Il presidente continua a non accettare la sconfitta contro Biden scatenando senza prove la narrazione del voto truccato e trascurando il lavoro alla Casa Bianca

Massimo JausbyMassimo Jaus
The State of Denial: Trump, the Gop, and the Quiet Slide from Democracy

Trump-Mussolini (by Antonio Giambanco for VNY)

Time: 4 mins read

Salgono i toni di questa tragicommedia dell’assurdo. Altro che ammettere la sconfitta! Trump, dopo essere stato battuto alle elezioni licenzia le più alte cariche del Pentagono sostituendole con suoi fedelissimi, e i repubblicani restano muti. Trump ordina ai più alti funzionari federali di non procedere alla transition, e i repubblicani restano muti. Trump ordina all’Attorney General di aprire le indagini su presunti brogli senza che ci siano le prove, e i repubblicani restano muti.  Anzi, Mitch McConnel, il leader della maggioranza repubblicana al Senato, non solo avalla questo comportamento, ma lo giustifica. Così come il segretario di Stato, Mike Pompeo, che con fare ironico risponde ad una domanda fattagli durante una conferenza stampa “ci sarà una normale transizione…per il secondo mandato di Trump”. Incredibile!

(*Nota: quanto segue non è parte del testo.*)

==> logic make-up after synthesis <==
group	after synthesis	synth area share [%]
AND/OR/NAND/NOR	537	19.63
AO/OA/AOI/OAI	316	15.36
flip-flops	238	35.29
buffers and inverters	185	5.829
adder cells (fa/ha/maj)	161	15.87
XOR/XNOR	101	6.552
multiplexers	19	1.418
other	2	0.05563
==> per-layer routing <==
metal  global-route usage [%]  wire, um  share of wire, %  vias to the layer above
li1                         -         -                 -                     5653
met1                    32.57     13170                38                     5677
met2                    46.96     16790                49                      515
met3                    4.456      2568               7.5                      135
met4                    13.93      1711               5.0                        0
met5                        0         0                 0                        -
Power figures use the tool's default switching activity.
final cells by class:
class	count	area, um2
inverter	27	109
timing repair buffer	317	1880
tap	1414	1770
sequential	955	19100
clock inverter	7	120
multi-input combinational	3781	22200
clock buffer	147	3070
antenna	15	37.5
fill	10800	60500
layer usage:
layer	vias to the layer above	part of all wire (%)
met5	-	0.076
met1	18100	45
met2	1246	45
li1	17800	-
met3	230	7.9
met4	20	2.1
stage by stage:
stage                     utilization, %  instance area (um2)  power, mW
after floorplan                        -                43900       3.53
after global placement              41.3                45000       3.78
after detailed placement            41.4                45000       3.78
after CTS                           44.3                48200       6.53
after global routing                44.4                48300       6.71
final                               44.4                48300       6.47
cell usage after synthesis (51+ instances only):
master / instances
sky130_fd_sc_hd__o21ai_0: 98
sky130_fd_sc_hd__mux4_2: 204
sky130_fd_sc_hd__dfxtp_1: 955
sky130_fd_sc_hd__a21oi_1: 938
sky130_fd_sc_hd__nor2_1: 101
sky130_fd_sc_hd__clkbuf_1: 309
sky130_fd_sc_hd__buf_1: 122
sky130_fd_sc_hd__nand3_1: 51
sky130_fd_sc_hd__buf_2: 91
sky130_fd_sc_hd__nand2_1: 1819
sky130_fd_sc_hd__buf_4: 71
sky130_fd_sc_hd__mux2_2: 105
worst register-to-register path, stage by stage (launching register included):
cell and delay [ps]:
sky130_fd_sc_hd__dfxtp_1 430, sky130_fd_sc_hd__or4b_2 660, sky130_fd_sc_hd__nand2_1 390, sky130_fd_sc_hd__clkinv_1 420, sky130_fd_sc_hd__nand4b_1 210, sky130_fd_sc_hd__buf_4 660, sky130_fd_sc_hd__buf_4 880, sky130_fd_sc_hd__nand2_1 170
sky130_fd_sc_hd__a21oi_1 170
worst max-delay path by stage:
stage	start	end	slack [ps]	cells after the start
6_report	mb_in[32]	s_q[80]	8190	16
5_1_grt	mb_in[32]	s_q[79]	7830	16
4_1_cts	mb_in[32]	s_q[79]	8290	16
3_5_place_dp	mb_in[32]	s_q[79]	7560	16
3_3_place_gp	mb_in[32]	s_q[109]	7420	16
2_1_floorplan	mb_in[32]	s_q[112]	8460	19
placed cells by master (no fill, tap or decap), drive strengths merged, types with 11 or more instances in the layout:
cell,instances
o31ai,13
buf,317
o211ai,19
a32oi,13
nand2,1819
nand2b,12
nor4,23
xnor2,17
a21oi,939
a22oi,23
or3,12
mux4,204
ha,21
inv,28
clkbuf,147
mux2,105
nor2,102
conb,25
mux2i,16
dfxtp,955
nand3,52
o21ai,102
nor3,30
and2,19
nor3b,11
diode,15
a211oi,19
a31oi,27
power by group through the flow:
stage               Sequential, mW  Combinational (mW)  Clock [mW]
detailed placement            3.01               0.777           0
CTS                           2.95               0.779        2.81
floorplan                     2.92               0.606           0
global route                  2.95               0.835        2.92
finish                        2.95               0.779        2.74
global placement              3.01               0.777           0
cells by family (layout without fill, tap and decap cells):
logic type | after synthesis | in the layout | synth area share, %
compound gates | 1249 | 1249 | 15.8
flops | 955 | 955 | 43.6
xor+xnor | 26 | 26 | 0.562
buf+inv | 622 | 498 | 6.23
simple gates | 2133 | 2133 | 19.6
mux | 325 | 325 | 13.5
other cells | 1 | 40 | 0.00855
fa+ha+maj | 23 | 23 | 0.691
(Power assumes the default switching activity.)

Colin Kaepernick’s National Anthem kneel (Image from Youtube)

Sono gli stessi senatori che condannavano, invece, Colin Kaepernick, il giocatore di football che per rispetto all’inno nazionale americano, anziché mettersi la mano sul cuore si inginocchiava, proprio come quando si va in chiesa, per dimostrare il suo dissenso sulla disparità di trattamento tra bianchi e neri. Lo hanno ricoperto di insulti, lo hanno chiamato traditore, comunista, anarchico, irrispettoso. E ora muti sul comportamento di Trump. Anzi, peggio.

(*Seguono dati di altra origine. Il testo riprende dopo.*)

--- src/eidet_pkg.sv ---
package eidet_pkg;
	localparam int NPIN = 16;
	localparam int NCH = 17;
	localparam int NPHYS = 32;
	localparam int FILT_SAMPLES = 3;

	localparam logic [11:0] OFF_PIN_CTRL = 12'h000;
	localparam logic [11:0] OFF_PIN_STAT = 12'h040;
	localparam logic [11:0] OFF_NMI_CTRL = 12'h080;
	localparam logic [11:0] OFF_NMI_STAT = 12'h084;
	localparam logic [11:0] OFF_FAST = 12'h088;
	localparam logic [11:0] OFF_ISTAT = 12'h08c;
	localparam logic [11:0] OFF_IMASK = 12'h090;

	localparam int CTL_EN = 0;
	localparam int CTL_COND = 1;
	localparam int CTL_DET_LO = 2;
	localparam int CTL_FSEL_LO = 4;
	localparam int CTL_CLR = 7;
	localparam int CTL_PSEL_LO = 8;

	localparam int NS_FLAG = 0;
	localparam int NS_SRC_LO = 3;
	localparam int NSRC = 5;

	localparam logic [4:0] FAST_NONE = 5'h10;
	localparam logic [5:0] DIV8_LAST = 6'h07;
	localparam logic [5:0] DIV32_LAST = 6'h1f;
	localparam logic [5:0] DIV64_LAST = 6'h3f;
	localparam logic LVL_IDLE = 1'b1;

	typedef enum logic [1:0] {
		DET_LOW  = 2'b00,
		DET_FALL = 2'b01,
		DET_RISE = 2'b10,
		DET_BOTH = 2'b11
	} eidet_det_e;

	typedef enum logic [2:0] {
		FLT_OFF   = 3'h0,
		FLT_DIV1  = 3'h1,
		FLT_DIV8  = 3'h2,
		FLT_DIV32 = 3'h3,
		FLT_DIV64 = 3'h4
	} eidet_flt_e;
endpackage

--- src/eidet_filt_if.sv ---
`timescale 1ns/1ps
`default_nettype none
interface eidet_filt_if;
	logic raw;
	logic on;
	logic tick;
	logic level;
	modport core (output raw, output on, output tick, input level);
	modport flt (input raw, input on, input tick, output level);
endinterface
`default_nettype wire

--- src/eidet_filter.sv ---
`timescale 1ns/1ps
`default_nettype none
module eidet_filter
	import eidet_pkg::*;
(
	input  wire logic  pclk,
	input  wire logic  presetn,
	eidet_filt_if.flt  f
);
	logic       cand_q;
	logic       stable_q;
	logic [1:0] run_q;

	// A level is accepted after the same value is seen on consecutive ticks.
	always_ff @(posedge pclk or negedge presetn)
	begin
		if (!presetn)
		begin
			cand_q <= LVL_IDLE;
			stable_q <= LVL_IDLE;
			run_q <= 2'h0;
		end
		else if (!f.on)
		begin
			cand_q <= f.raw;
			stable_q <= f.raw;
			run_q <= 2'h0;
		end
		else if (f.tick)
		begin
			if (f.raw != cand_q)
			begin
				cand_q <= f.raw;
				run_q <= 2'h0;
			end
			else if (run_q == 2'(FILT_SAMPLES - 2))
				stable_q <= cand_q;
			else
				run_q <= run_q + 2'h1;
		end
	end

	assign f.level = f.on ? stable_q : f.raw;
endmodule // eidet_filter
`default_nettype wire

--- src/eidet_top.sv ---
`timescale 1ns/1ps
`default_nettype none
module eidet_top
	import eidet_pkg::*;
(
	input  wire logic                     pclk,
	input  wire logic                     presetn,
	input  wire logic [11:0]              paddr,
	input  wire logic                     psel,
	input  wire logic                     penable,
	input  wire logic                     pwrite,
	input  wire logic [31:0]              pwdata,
	output logic [31:0]                   prdata,
	output logic                          pready,
	output logic                          pslverr,
	input  wire logic [eidet_pkg::NPHYS-1:0] phys_pin,
	input  wire logic                     nmi_pin,
	input  wire logic [eidet_pkg::NSRC-1:0] nmi_src_evt,
	output logic [eidet_pkg::NPIN-1:0]    request_flag,
	output logic                          fast_request,
	output logic                          nmi_request,
	output logic                          irq
);
	import eidet_pkg::*;

	logic             en_q [NPIN];
	logic [1:0]       mode_q [NPIN];
	logic [4:0]       route_q [NPIN];
	logic [2:0]       fsel_q [NCH];
	logic             nmi_en_q;
	logic             nmi_cond_q;
	logic [NSRC-1:0]  src_q;
	logic [4:0]       fast_q;
	logic [NCH-1:0]   istat_q;
	logic [NCH-1:0]   imask_q;
	logic [NCH-1:0]   flag_q;
	logic [NCH-1:0]   det_q;
	logic [NCH-1:0]   prev_q;
	logic [NCH-1:0]   lvl;
	logic [NCH-1:0]   en_all;
	logic [1:0]       mode_all [NCH];
	logic [NCH-1:0]   clr;
	logic [NCH-1:0]   ev;
	logic [5:0]       div_q;
	logic [31:0]      prdata_q;
	logic             err_q;
	logic [31:0]      rd_d;
	logic             err_d;
	logic             wr;
	logic [3:0]       widx;

	function automatic logic pin_hit(input logic [11:0] a, input logic [11:0] base);
		return (a[11:6] == base[11:6]) && (a[1:0] == 2'h0);
	endfunction

	function automatic logic tick_of(input logic [2:0] fs, input logic [5:0] c);
		logic t;
		t = 1'b0;
		case (fs)
			FLT_DIV1:  t = 1'b1;
			FLT_DIV8:  t = (c[2:0] == DIV8_LAST[2:0]);
			FLT_DIV32: t = (c[4:0] == DIV32_LAST[4:0]);
			FLT_DIV64: t = (c == DIV64_LAST);
			default:   t = 1'b0;
		endcase
		return t;
	endfunction

	function automatic logic detect(input logic [1:0] m, input logic p, input logic c);
		logic d;
		d = 1'b0;
		case (m)
			DET_LOW:  d = !c;
			DET_FALL: d = p && !c;
			DET_RISE: d = !p && c;
			default:  d = p != c;
		endcase
		return d;
	endfunction

	assign wr = psel && penable && pwrite;
	assign widx = paddr[5:2];

	// Secondary peripheral clock divider.
	always_ff @(posedge pclk or negedge presetn)
	begin
		if (!presetn)
			div_q <= 6'h00;
		else
			div_q <= div_q + 6'h01;
	end

	// Per-channel filters; pins are routed from the pads first.
	generate
		for (genvar g = 0; g < NCH; g++)
		begin : g_ch
			eidet_filt_if fif ();
			if (g < NPIN)
			begin : g_pin
				assign fif.raw = phys_pin[route_q[g]];
				assign en_all[g] = en_q[g];
				assign mode_all[g] = mode_q[g];
			end
			else
			begin : g_nmi
				assign fif.raw = nmi_pin;
				assign en_all[g] = nmi_en_q;
				assign mode_all[g] = {nmi_cond_q, !nmi_cond_q};
			end
			assign fif.on = (fsel_q[g] != FLT_OFF);
			assign fif.tick = tick_of(fsel_q[g], div_q);
			assign lvl[g] = fif.level;
			eidet_filter u_flt (
				.pclk    (pclk),
				.presetn (presetn),
				.f       (fif.flt)
			);
		end
	endgenerate

	// Configuration registers.
	always_ff @(posedge pclk or negedge presetn)
	begin
		if (!presetn)
		begin
			for (int i = 0; i < NPIN; i++)
			begin
				en_q[i] <= 1'b0;
				mode_q[i] <= DET_LOW;
				route_q[i] <= 5'h00;
			end
			for (int i = 0; i < NCH; i++)
				fsel_q[i] <= FLT_OFF;
			nmi_cond_q <= 1'b0;
			fast_q <= FAST_NONE;
			imask_q <= '0;
		end
		else if (wr)
		begin
			if (pin_hit(paddr, OFF_PIN_CTRL))
			begin
				en_q[widx] <= pwdata[CTL_EN];
				mode_q[widx] <= pwdata[CTL_DET_LO +: 2];
				fsel_q[widx] <= pwdata[CTL_FSEL_LO +: 3];
				route_q[widx] <= pwdata[CTL_PSEL_LO +: 5];
			end
			else if (paddr == OFF_NMI_CTRL)
			begin
				nmi_cond_q <= pwdata[CTL_COND];
				fsel_q[NPIN] <= pwdata[CTL_FSEL_LO +: 3];
			end
			else if (paddr == OFF_FAST)
				fast_q <= pwdata[4:0];
			else if (paddr == OFF_IMASK)
				imask_q <= pwdata[NCH-1:0];
		end
	end

	// The non-maskable enable can only be set.
	always_ff @(posedge pclk or negedge presetn)
	begin
		if (!presetn)
			nmi_en_q <= 1'b0;
		else if (wr && (paddr == OFF_NMI_CTRL) && pwdata[CTL_EN])
			nmi_en_q <= 1'b1;
	end

	// Event detection on filtered levels.
	always_ff @(posedge pclk or negedge presetn)
	begin
		if (!presetn)
		begin
			prev_q <= {NCH{LVL_IDLE}};
			det_q <= '0;
		end
		else
		begin
			prev_q <= lvl;
			for (int i = 0; i < NCH; i++)
				det_q[i] <= en_all[i] && detect(mode_all[i], prev_q[i], lvl[i]);
		end
	end

	// Clear commands: explicit clear or disable on pins, clear or W1C on NMI.
	always_comb
	begin
		clr = '0;
		for (int i = 0; i < NPIN; i++)
			clr[i] = wr && pin_hit(paddr, OFF_PIN_CTRL) && (widx == 4'(i)) &&
				(pwdata[CTL_CLR] || !pwdata[CTL_EN]);
		clr[NPIN] = wr && (((paddr == OFF_NMI_CTRL) && pwdata[CTL_CLR]) ||
			((paddr == OFF_NMI_STAT) && pwdata[NS_FLAG]));
	end

	// A detection already in flight wins over the clear.
	always_ff @(posedge pclk or negedge presetn)
	begin
		if (!presetn)
			flag_q <= '0;
		else
			flag_q <= det_q | (flag_q & ~clr);
	end

	// Non-maskable source flags.
	always_ff @(posedge pclk or negedge presetn)
	begin
		if (!presetn)
			src_q <= '0;
		else if (wr && (paddr == OFF_NMI_STAT))
			src_q <= nmi_src_evt | (src_q & ~pwdata[NS_SRC_LO +: NSRC]);
		else
			src_q <= nmi_src_evt | src_q;
	end

	// Sticky event status, write one to clear; new events win.
	assign ev = {det_q[NPIN] || (nmi_src_evt != '0), det_q[NPIN-1:0]};

	always_ff @(posedge pclk or negedge presetn)
	begin
		if (!presetn)
			istat_q <= '0;
		else if (wr && (paddr == OFF_ISTAT))
			istat_q <= ev | (istat_q & ~pwdata[NCH-1:0]);
		else
			istat_q <= ev | istat_q;
	end

	assign irq = |(istat_q & imask_q);

	// Requests to the processor; the fast source leaves the normal path.
	always_comb
	begin
		request_flag = '0;
		for (int i = 0; i < NPIN; i++)
			request_flag[i] = flag_q[i] && (fast_q != 5'(i));
	end

	assign fast_request = !fast_q[4] && flag_q[fast_q[3:0]];
	assign nmi_request = flag_q[NPIN] || (src_q != '0);

	// Read decode, captured in the setup phase.
	always_comb
	begin
		rd_d = 32'h0;
		err_d = 1'b0;
		if (pin_hit(paddr, OFF_PIN_CTRL))
			rd_d = {19'h0, route_q[widx], 1'b0, fsel_q[widx], mode_q[widx], 1'b0, en_q[widx]};
		else if (pin_hit(paddr, OFF_PIN_STAT))
			rd_d = {28'h0, mode_q[widx], lvl[widx], flag_q[widx]};
		else if (paddr == OFF_NMI_CTRL)
			rd_d = {24'h0, 1'b0, fsel_q[NPIN], 2'h0, nmi_cond_q, nmi_en_q};
		else if (paddr == OFF_NMI_STAT)
			rd_d = {24'h0, src_q, lvl[NPIN], nmi_cond_q, flag_q[NPIN]};
		else if (paddr == OFF_FAST)
			rd_d = {27'h0, fast_q};
		else if (paddr == OFF_ISTAT)
			rd_d = {15'h0, istat_q};
		else if (paddr == OFF_IMASK)
			rd_d = {15'h0, imask_q};
		else
			err_d = 1'b1;
	end

	always_ff @(posedge pclk or negedge presetn)
	begin
		if (!presetn)
		begin
			prdata_q <= 32'h0;
			err_q <= 1'b0;
		end
		else if (psel && !penable)
		begin
			prdata_q <= pwrite ? 32'h0 : rd_d;
			err_q <= err_d;
		end
	end

	assign prdata = prdata_q;
	assign pready = 1'b1;
	assign pslverr = psel && penable && err_q;
endmodule // eidet_top
`default_nettype wire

Il senatore democratico Christopher Coons ha detto che in privato moltissimi suoi colleghi hanno accettato il responso delle urne, ma pubblicamente non lo ammettono per paura di ritorsioni. Già, Trump ha 71 milioni di seguaci, se un solo senatore del suo stesso partito accetta la realtà dei fatti, sguinzaglia i suoi fedelissimi contro chi lo ha contraddetto. Il ricatto funziona, vince la paura. Inutili, almeno fino ad ora, le parole del presidente eletto il quale afferma che i repubblicani hanno paura di Trump. Diplomatiche parole per non chiamarli codardi.

Così ad una settimana dal voto, il presidente sconfitto fa finta di nulla, gioca a golf, va ad Arlington per rendere omaggio ai soldati caduti per ricordare il Memorial Day, scuro in volto, senza proteggere la sua capigliatura dalla pioggia incessante, con accanto Mike Pence e il ministro della Difesa nominato da 48 ore, fa il saluto militare mentre viene suonato Star-Spangled Banner. Ripete la stessa azione alle note del Silenzio e, senza dire una parola, lascia il cimitero.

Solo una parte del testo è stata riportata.